** Opening Supplied records block **

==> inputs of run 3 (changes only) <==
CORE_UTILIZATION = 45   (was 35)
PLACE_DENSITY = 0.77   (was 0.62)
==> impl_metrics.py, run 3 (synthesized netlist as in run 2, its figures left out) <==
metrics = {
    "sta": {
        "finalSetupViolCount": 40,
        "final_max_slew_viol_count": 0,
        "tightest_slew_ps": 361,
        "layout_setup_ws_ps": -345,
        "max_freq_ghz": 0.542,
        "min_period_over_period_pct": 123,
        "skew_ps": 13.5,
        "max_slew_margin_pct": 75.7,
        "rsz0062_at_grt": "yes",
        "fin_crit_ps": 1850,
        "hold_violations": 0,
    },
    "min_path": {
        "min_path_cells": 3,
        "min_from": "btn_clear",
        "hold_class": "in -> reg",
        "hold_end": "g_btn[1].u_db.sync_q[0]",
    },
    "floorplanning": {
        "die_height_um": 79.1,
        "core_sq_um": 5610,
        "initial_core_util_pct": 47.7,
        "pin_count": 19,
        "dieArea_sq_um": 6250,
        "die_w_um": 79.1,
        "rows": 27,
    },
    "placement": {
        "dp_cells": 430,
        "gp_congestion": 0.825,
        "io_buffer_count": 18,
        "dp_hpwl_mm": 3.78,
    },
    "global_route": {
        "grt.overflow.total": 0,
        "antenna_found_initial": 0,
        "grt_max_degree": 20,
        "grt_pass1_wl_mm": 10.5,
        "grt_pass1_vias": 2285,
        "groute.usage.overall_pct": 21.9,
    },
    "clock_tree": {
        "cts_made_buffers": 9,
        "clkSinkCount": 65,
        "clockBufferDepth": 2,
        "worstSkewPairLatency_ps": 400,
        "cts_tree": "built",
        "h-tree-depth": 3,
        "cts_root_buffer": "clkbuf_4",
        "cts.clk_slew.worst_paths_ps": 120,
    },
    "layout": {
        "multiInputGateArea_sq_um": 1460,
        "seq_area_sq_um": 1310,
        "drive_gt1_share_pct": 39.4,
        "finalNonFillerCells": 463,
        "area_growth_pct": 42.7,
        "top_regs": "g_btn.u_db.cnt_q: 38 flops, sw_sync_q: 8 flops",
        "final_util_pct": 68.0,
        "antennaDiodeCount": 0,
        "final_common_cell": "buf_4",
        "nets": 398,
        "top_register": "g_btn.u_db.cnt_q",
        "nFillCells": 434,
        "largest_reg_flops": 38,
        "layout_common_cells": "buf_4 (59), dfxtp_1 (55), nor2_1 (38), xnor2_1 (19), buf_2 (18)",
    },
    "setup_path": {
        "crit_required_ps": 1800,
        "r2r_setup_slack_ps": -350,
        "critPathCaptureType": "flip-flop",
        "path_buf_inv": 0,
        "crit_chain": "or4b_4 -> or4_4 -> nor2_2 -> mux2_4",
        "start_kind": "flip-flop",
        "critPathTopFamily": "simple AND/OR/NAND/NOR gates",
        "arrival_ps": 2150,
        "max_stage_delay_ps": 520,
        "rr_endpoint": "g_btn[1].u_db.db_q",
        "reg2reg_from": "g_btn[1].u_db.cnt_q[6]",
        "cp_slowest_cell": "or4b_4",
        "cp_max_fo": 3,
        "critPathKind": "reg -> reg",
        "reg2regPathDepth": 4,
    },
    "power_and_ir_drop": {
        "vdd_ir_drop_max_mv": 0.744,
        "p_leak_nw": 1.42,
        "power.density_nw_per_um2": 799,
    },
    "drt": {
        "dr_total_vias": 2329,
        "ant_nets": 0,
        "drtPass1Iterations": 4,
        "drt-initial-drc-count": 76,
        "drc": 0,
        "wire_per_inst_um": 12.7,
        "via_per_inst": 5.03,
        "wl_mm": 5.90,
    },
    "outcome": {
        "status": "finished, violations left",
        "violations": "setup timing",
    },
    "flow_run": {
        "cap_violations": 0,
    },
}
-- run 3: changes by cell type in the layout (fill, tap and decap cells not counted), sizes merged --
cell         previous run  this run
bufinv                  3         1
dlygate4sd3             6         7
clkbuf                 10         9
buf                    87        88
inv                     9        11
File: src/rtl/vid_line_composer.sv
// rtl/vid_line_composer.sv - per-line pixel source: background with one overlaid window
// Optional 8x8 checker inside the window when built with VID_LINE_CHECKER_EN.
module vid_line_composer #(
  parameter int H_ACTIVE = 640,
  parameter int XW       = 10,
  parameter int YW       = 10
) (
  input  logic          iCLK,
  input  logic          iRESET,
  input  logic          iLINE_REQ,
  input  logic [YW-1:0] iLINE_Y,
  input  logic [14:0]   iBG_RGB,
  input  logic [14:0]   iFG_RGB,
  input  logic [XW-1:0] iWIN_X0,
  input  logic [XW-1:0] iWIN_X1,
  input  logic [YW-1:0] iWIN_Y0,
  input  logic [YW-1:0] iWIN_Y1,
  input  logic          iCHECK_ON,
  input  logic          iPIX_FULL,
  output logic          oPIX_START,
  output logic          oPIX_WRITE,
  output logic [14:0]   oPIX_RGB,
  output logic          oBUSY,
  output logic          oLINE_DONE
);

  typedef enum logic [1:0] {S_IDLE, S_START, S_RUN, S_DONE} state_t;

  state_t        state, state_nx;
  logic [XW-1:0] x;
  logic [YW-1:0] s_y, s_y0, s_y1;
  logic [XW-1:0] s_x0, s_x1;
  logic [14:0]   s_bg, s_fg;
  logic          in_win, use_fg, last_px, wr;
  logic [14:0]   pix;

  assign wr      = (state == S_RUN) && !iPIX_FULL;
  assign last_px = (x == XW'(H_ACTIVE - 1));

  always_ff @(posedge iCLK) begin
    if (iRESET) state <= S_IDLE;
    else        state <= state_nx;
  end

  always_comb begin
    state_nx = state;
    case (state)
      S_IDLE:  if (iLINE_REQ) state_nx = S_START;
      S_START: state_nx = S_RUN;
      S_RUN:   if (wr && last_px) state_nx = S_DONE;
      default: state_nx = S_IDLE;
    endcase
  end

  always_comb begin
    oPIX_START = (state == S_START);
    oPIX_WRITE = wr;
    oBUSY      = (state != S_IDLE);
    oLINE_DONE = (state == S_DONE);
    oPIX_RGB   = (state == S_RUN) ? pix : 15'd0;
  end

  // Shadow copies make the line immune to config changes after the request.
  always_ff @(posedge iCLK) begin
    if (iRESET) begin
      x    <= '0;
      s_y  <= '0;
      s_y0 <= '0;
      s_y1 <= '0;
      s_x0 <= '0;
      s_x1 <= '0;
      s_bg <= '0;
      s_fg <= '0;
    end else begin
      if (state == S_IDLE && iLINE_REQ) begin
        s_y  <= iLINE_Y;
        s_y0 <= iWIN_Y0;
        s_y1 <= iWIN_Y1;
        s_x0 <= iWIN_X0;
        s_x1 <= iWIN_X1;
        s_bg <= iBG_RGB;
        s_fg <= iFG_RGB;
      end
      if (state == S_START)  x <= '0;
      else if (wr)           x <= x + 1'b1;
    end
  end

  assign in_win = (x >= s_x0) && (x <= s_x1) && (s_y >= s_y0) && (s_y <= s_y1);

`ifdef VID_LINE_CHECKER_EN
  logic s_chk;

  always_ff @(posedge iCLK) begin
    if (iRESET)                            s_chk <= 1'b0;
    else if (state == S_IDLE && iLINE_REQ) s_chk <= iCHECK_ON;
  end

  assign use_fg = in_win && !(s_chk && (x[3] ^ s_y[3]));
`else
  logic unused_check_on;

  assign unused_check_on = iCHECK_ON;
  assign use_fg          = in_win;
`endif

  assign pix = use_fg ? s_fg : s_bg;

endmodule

** Closing Supplied records block **

● Task instructions: Output all the lines above. Keep each one exact.

● Exercise solution:
==> inputs of run 3 (changes only) <==
CORE_UTILIZATION = 45   (was 35)
PLACE_DENSITY = 0.77   (was 0.62)
==> impl_metrics.py, run 3 (synthesized netlist as in run 2, its figures left out) <==
metrics = {
    "sta": {
        "finalSetupViolCount": 40,
        "final_max_slew_viol_count": 0,
        "tightest_slew_ps": 361,
        "layout_setup_ws_ps": -345,
        "max_freq_ghz": 0.542,
        "min_period_over_period_pct": 123,
        "skew_ps": 13.5,
        "max_slew_margin_pct": 75.7,
        "rsz0062_at_grt": "yes",
        "fin_crit_ps": 1850,
        "hold_violations": 0,
    },
    "min_path": {
        "min_path_cells": 3,
        "min_from": "btn_clear",
        "hold_class": "in -> reg",
        "hold_end": "g_btn[1].u_db.sync_q[0]",
    },
    "floorplanning": {
        "die_height_um": 79.1,
        "core_sq_um": 5610,
        "initial_core_util_pct": 47.7,
        "pin_count": 19,
        "dieArea_sq_um": 6250,
        "die_w_um": 79.1,
        "rows": 27,
    },
    "placement": {
        "dp_cells": 430,
        "gp_congestion": 0.825,
        "io_buffer_count": 18,
        "dp_hpwl_mm": 3.78,
    },
    "global_route": {
        "grt.overflow.total": 0,
        "antenna_found_initial": 0,
        "grt_max_degree": 20,
        "grt_pass1_wl_mm": 10.5,
        "grt_pass1_vias": 2285,
        "groute.usage.overall_pct": 21.9,
    },
    "clock_tree": {
        "cts_made_buffers": 9,
        "clkSinkCount": 65,
        "clockBufferDepth": 2,
        "worstSkewPairLatency_ps": 400,
        "cts_tree": "built",
        "h-tree-depth": 3,
        "cts_root_buffer": "clkbuf_4",
        "cts.clk_slew.worst_paths_ps": 120,
    },
    "layout": {
        "multiInputGateArea_sq_um": 1460,
        "seq_area_sq_um": 1310,
        "drive_gt1_share_pct": 39.4,
        "finalNonFillerCells": 463,
        "area_growth_pct": 42.7,
        "top_regs": "g_btn.u_db.cnt_q: 38 flops, sw_sync_q: 8 flops",
        "final_util_pct": 68.0,
        "antennaDiodeCount": 0,
        "final_common_cell": "buf_4",
        "nets": 398,
        "top_register": "g_btn.u_db.cnt_q",
        "nFillCells": 434,
        "largest_reg_flops": 38,
        "layout_common_cells": "buf_4 (59), dfxtp_1 (55), nor2_1 (38), xnor2_1 (19), buf_2 (18)",
    },
    "setup_path": {
        "crit_required_ps": 1800,
        "r2r_setup_slack_ps": -350,
        "critPathCaptureType": "flip-flop",
        "path_buf_inv": 0,
        "crit_chain": "or4b_4 -> or4_4 -> nor2_2 -> mux2_4",
        "start_kind": "flip-flop",
        "critPathTopFamily": "simple AND/OR/NAND/NOR gates",
        "arrival_ps": 2150,
        "max_stage_delay_ps": 520,
        "rr_endpoint": "g_btn[1].u_db.db_q",
        "reg2reg_from": "g_btn[1].u_db.cnt_q[6]",
        "cp_slowest_cell": "or4b_4",
        "cp_max_fo": 3,
        "critPathKind": "reg -> reg",
        "reg2regPathDepth": 4,
    },
    "power_and_ir_drop": {
        "vdd_ir_drop_max_mv": 0.744,
        "p_leak_nw": 1.42,
        "power.density_nw_per_um2": 799,
    },
    "drt": {
        "dr_total_vias": 2329,
        "ant_nets": 0,
        "drtPass1Iterations": 4,
        "drt-initial-drc-count": 76,
        "drc": 0,
        "wire_per_inst_um": 12.7,
        "via_per_inst": 5.03,
        "wl_mm": 5.90,
    },
    "outcome": {
        "status": "finished, violations left",
        "violations": "setup timing",
    },
    "flow_run": {
        "cap_violations": 0,
    },
}
-- run 3: changes by cell type in the layout (fill, tap and decap cells not counted), sizes merged --
cell         previous run  this run
bufinv                  3         1
dlygate4sd3             6         7
clkbuf                 10         9
buf                    87        88
inv                     9        11
File: src/rtl/vid_line_composer.sv
// rtl/vid_line_composer.sv - per-line pixel source: background with one overlaid window
// Optional 8x8 checker inside the window when built with VID_LINE_CHECKER_EN.
module vid_line_composer #(
  parameter int H_ACTIVE = 640,
  parameter int XW       = 10,
  parameter int YW       = 10
) (
  input  logic          iCLK,
  input  logic          iRESET,
  input  logic          iLINE_REQ,
  input  logic [YW-1:0] iLINE_Y,
  input  logic [14:0]   iBG_RGB,
  input  logic [14:0]   iFG_RGB,
  input  logic [XW-1:0] iWIN_X0,
  input  logic [XW-1:0] iWIN_X1,
  input  logic [YW-1:0] iWIN_Y0,
  input  logic [YW-1:0] iWIN_Y1,
  input  logic          iCHECK_ON,
  input  logic          iPIX_FULL,
  output logic          oPIX_START,
  output logic          oPIX_WRITE,
  output logic [14:0]   oPIX_RGB,
  output logic          oBUSY,
  output logic          oLINE_DONE
);

  typedef enum logic [1:0] {S_IDLE, S_START, S_RUN, S_DONE} state_t;

  state_t        state, state_nx;
  logic [XW-1:0] x;
  logic [YW-1:0] s_y, s_y0, s_y1;
  logic [XW-1:0] s_x0, s_x1;
  logic [14:0]   s_bg, s_fg;
  logic          in_win, use_fg, last_px, wr;
  logic [14:0]   pix;

  assign wr      = (state == S_RUN) && !iPIX_FULL;
  assign last_px = (x == XW'(H_ACTIVE - 1));

  always_ff @(posedge iCLK) begin
    if (iRESET) state <= S_IDLE;
    else        state <= state_nx;
  end

  always_comb begin
    state_nx = state;
    case (state)
      S_IDLE:  if (iLINE_REQ) state_nx = S_START;
      S_START: state_nx = S_RUN;
      S_RUN:   if (wr && last_px) state_nx = S_DONE;
      default: state_nx = S_IDLE;
    endcase
  end

  always_comb begin
    oPIX_START = (state == S_START);
    oPIX_WRITE = wr;
    oBUSY      = (state != S_IDLE);
    oLINE_DONE = (state == S_DONE);
    oPIX_RGB   = (state == S_RUN) ? pix : 15'd0;
  end

  // Shadow copies make the line immune to config changes after the request.
  always_ff @(posedge iCLK) begin
    if (iRESET) begin
      x    <= '0;
      s_y  <= '0;
      s_y0 <= '0;
      s_y1 <= '0;
      s_x0 <= '0;
      s_x1 <= '0;
      s_bg <= '0;
      s_fg <= '0;
    end else begin
      if (state == S_IDLE && iLINE_REQ) begin
        s_y  <= iLINE_Y;
        s_y0 <= iWIN_Y0;
        s_y1 <= iWIN_Y1;
        s_x0 <= iWIN_X0;
        s_x1 <= iWIN_X1;
        s_bg <= iBG_RGB;
        s_fg <= iFG_RGB;
      end
      if (state == S_START)  x <= '0;
      else if (wr)           x <= x + 1'b1;
    end
  end

  assign in_win = (x >= s_x0) && (x <= s_x1) && (s_y >= s_y0) && (s_y <= s_y1);

`ifdef VID_LINE_CHECKER_EN
  logic s_chk;

  always_ff @(posedge iCLK) begin
    if (iRESET)                            s_chk <= 1'b0;
    else if (state == S_IDLE && iLINE_REQ) s_chk <= iCHECK_ON;
  end

  assign use_fg = in_win && !(s_chk && (x[3] ^ s_y[3]));
`else
  logic unused_check_on;

  assign unused_check_on = iCHECK_ON;
  assign use_fg          = in_win;
`endif

  assign pix = use_fg ? s_fg : s_bg;

endmodule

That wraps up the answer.